The number of vaccination appointments increased five-fold this weekend after Thursday’s decision by the Walloon government to extend the use of the Covid Safe Ticket (CST).
In just 24 hours after the announcement, 4,000 appointments had been made, compared to an average of around 800 a day before.
Wallonia’s decision will take effect from mid-October, when the CST will be required to gain access to bars, nightclubs, events and residential care centres. The document records when a person is vaccinated, recovered from a Covid infection or has passed a recent negative PCR test.
It will also be required in fitness centres and sports halls, minister-president Elio Di Rupo said.
The measure is intended to give more security to people who are using the premises that require the CST, while convincing those who have so far resisted being vaccinated of the value of doing so.

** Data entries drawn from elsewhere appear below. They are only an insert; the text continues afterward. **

--- src/rtl/uart_frame_tx_pkg.sv ---
// -----------------------------------------------------------------------------
// uart_frame_tx_pkg
// Shared constants and types for the UART serial transmit stage.
//   CLKS_PER_BIT_DEF : default clock cycles per serial bit (100 MHz / 9600 baud)
//   FRAME_W          : frame width including start and stop bits
//   START_BIT        : bit position of the start bit inside a frame
//   STOP_BIT         : bit position of the stop bit inside a frame
//   IDLE_LVL         : level of the serial line when nothing is being sent
//   tx_state_e       : transmit FSM state encoding
// -----------------------------------------------------------------------------
package uart_frame_tx_pkg;

  localparam int   CLKS_PER_BIT_DEF = 10417;
  localparam int   FRAME_W          = 10;
  localparam int   START_BIT        = 0;
  localparam int   STOP_BIT         = FRAME_W - 1;
  localparam logic IDLE_LVL         = 1'b1;

  typedef enum logic {
    ST_IDLE  = 1'b0,
    ST_SHIFT = 1'b1
  } tx_state_e;

endpackage : uart_frame_tx_pkg

--- src/rtl/uart_baud_cnt.sv ---
// -----------------------------------------------------------------------------
// uart_baud_cnt
// Bit-period counter shared by the UART transmit and receive stages. Counts
// 0..CLKS_PER_BIT-1 while enabled and wraps; a synchronous clear forces it
// back to zero (clear has priority over enable).
// Ports:
//   i_clk     : system clock, rising edge
//   i_rst_n   : asynchronous reset, active-low
//   i_en      : count enable
//   i_clr     : synchronous clear to zero
//   o_bit_end : high in the last cycle of a bit period (count at terminal
//               value while enabled)
// -----------------------------------------------------------------------------
module uart_baud_cnt #(
  parameter int CLKS_PER_BIT = uart_frame_tx_pkg::CLKS_PER_BIT_DEF
) (
  input  logic i_clk,
  input  logic i_rst_n,
  input  logic i_en,
  input  logic i_clr,
  output logic o_bit_end
);

  localparam int CNT_W = (CLKS_PER_BIT > 1) ? $clog2(CLKS_PER_BIT) : 1;
  localparam logic [CNT_W-1:0] LAST_CNT = CNT_W'(CLKS_PER_BIT - 1);

  logic [CNT_W-1:0] r_cnt;
  logic             w_at_last;

  assign w_at_last = (r_cnt == LAST_CNT);

  always_ff @(posedge i_clk or negedge i_rst_n) begin
    if (!i_rst_n) begin
      r_cnt <= '0;
    end else if (i_clr) begin
      r_cnt <= '0;
    end else if (i_en) begin
      if (w_at_last) begin
        r_cnt <= '0;
      end else begin
        r_cnt <= r_cnt + 1'b1;
      end
    end
  end

  assign o_bit_end = i_en & w_at_last;

endmodule : uart_baud_cnt

--- src/rtl/uart_frame_tx.sv ---
// -----------------------------------------------------------------------------
// uart_frame_tx
// Serial transmit stage. Takes a pre-formatted frame {stop, data, start} from
// the upstream stage over a rdy/confirm handshake into a one-entry holding
// register, then shifts it out LSB-first, one bit every CLKS_PER_BIT clocks.
// While a frame is on the line the next one can already be parked in the
// holding register; it follows the current stop bit with no idle gap.
// Ports:
//   clk      : system clock, rising edge
//   rst      : asynchronous reset, active-low
//   frame_in : frame from upstream (bit 0 = start, MSB = stop), valid with rdy
//   rdy      : upstream has a frame ready (level, held until confirm is seen)
//   confirm  : one-cycle pulse, frame_in has been captured
//   TX       : serial line, idle high
//   busy     : a frame is shifting or the holding register is occupied
// -----------------------------------------------------------------------------
module uart_frame_tx #(
  parameter int CLKS_PER_BIT = uart_frame_tx_pkg::CLKS_PER_BIT_DEF,
  parameter int FRAME_W      = uart_frame_tx_pkg::FRAME_W
) (
  input  logic               clk,
  input  logic               rst,
  input  logic [FRAME_W-1:0] frame_in,
  input  logic               rdy,
  output logic               confirm,
  output logic               TX,
  output logic               busy
);

  import uart_frame_tx_pkg::*;

  localparam int BIT_W = $clog2(FRAME_W);
  localparam logic [BIT_W-1:0] LAST_BIT = BIT_W'(FRAME_W - 1);

  tx_state_e          r_state;
  tx_state_e          w_state_nxt;
  logic [FRAME_W-1:0] r_shift;
  logic [FRAME_W-1:0] w_shift_nxt;
  logic [FRAME_W-1:0] r_hold;
  logic [FRAME_W-1:0] w_hold_nxt;
  logic               r_hold_full;
  logic               w_hold_full_nxt;
  logic [BIT_W-1:0]   r_bit_cnt;
  logic [BIT_W-1:0]   w_bit_cnt_nxt;
  logic               r_confirm;
  logic               r_busy;

  logic w_bit_end;
  logic w_baud_en;
  logic w_baud_clr;
  logic w_take;
  logic w_capture;

  assign w_baud_en = (r_state == ST_SHIFT);

  uart_baud_cnt #(
    .CLKS_PER_BIT(CLKS_PER_BIT)
  ) u_baud (
    .i_clk    (clk),
    .i_rst_n  (rst),
    .i_en     (w_baud_en),
    .i_clr    (w_baud_clr),
    .o_bit_end(w_bit_end)
  );

  // State register
  always_ff @(posedge clk or negedge rst) begin
    if (!rst) begin
      r_state <= ST_IDLE;
    end else begin
      r_state <= w_state_nxt;
    end
  end

  // Next-state, shift/hold datapath and handshake decisions
  always_comb begin
    w_state_nxt   = r_state;
    w_shift_nxt   = r_shift;
    w_bit_cnt_nxt = r_bit_cnt;
    w_take        = 1'b0;
    w_baud_clr    = 1'b0;

    case (r_state)
      ST_IDLE: begin
        if (r_hold_full) begin
          w_take        = 1'b1;
          w_shift_nxt   = r_hold;
          w_bit_cnt_nxt = '0;
          w_baud_clr    = 1'b1;
          w_state_nxt   = ST_SHIFT;
        end
      end
      ST_SHIFT: begin
        if (w_bit_end) begin
          if (r_bit_cnt == LAST_BIT) begin
            w_bit_cnt_nxt = '0;
            if (r_hold_full) begin
              // Reload straight after the stop bit: back-to-back frames.
              w_take      = 1'b1;
              w_shift_nxt = r_hold;
            end else begin
              w_state_nxt = ST_IDLE;
            end
          end else begin
            // Fill with the idle level so a stale bit can never reach TX.
            w_shift_nxt   = {IDLE_LVL, r_shift[FRAME_W-1:1]};
            w_bit_cnt_nxt = r_bit_cnt + 1'b1;
          end
        end
      end
      default: begin
        w_state_nxt = ST_IDLE;
      end
    endcase

    // The previous-cycle confirm guard covers the one cycle in which upstream
    // still holds rdy after being confirmed. A transfer out of the holding
    // register takes precedence over a new capture in the same cycle.
    w_capture = rdy & ~r_hold_full & ~r_confirm & ~w_take;

    w_hold_nxt = w_capture ? frame_in : r_hold;
    if (w_take) begin
      w_hold_full_nxt = 1'b0;
    end else if (w_capture) begin
      w_hold_full_nxt = 1'b1;
    end else begin
      w_hold_full_nxt = r_hold_full;
    end
  end

  always_ff @(posedge clk or negedge rst) begin
    if (!rst) begin
      r_shift     <= '0;
      r_hold      <= '0;
      r_hold_full <= 1'b0;
      r_bit_cnt   <= '0;
      r_confirm   <= 1'b0;
      r_busy      <= 1'b0;
    end else begin
      r_shift     <= w_shift_nxt;
      r_hold      <= w_hold_nxt;
      r_hold_full <= w_hold_full_nxt;
      r_bit_cnt   <= w_bit_cnt_nxt;
      r_confirm   <= w_capture;
      // Built from next-state values so busy lines up with state/hold_full.
      r_busy      <= (w_state_nxt == ST_SHIFT) | w_hold_full_nxt;
    end
  end

  // TX decoded from state so reset forces the line idle without waiting for
  // a clock edge.
  assign TX      = (r_state == ST_SHIFT) ? r_shift[START_BIT] : IDLE_LVL;
  assign confirm = r_confirm;
  assign busy    = r_busy;

endmodule : uart_frame_tx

Wallonia intends to bring its rules into line with the Brussels region, where such stricter applications already exist. Flanders, meanwhile, will discuss the issue this coming week.
In Brussels, figures have shown that the tighter rules on the CST have done little to convince vaccine protesters to change their minds, Inge Neven, head of the region’s health inspectorate, told The Brussels Times earlier in the week.
I think there’s going to be a group of people who have just been holding out on getting vaccinated for some reason, and I think the implementation of the CST is going to be an important move to convince that group,” she said.
“But I think there is also a large group for which this is not going to change anything, I don’t believe many inhabitants of Brussels are going to say ‘okay, now we’re going to get vaccinated’,” she added.
Those who are fully vaccinated (counting only those over 18) number 91% in Flanders, 79% in Wallonia and only 64% in Brussels.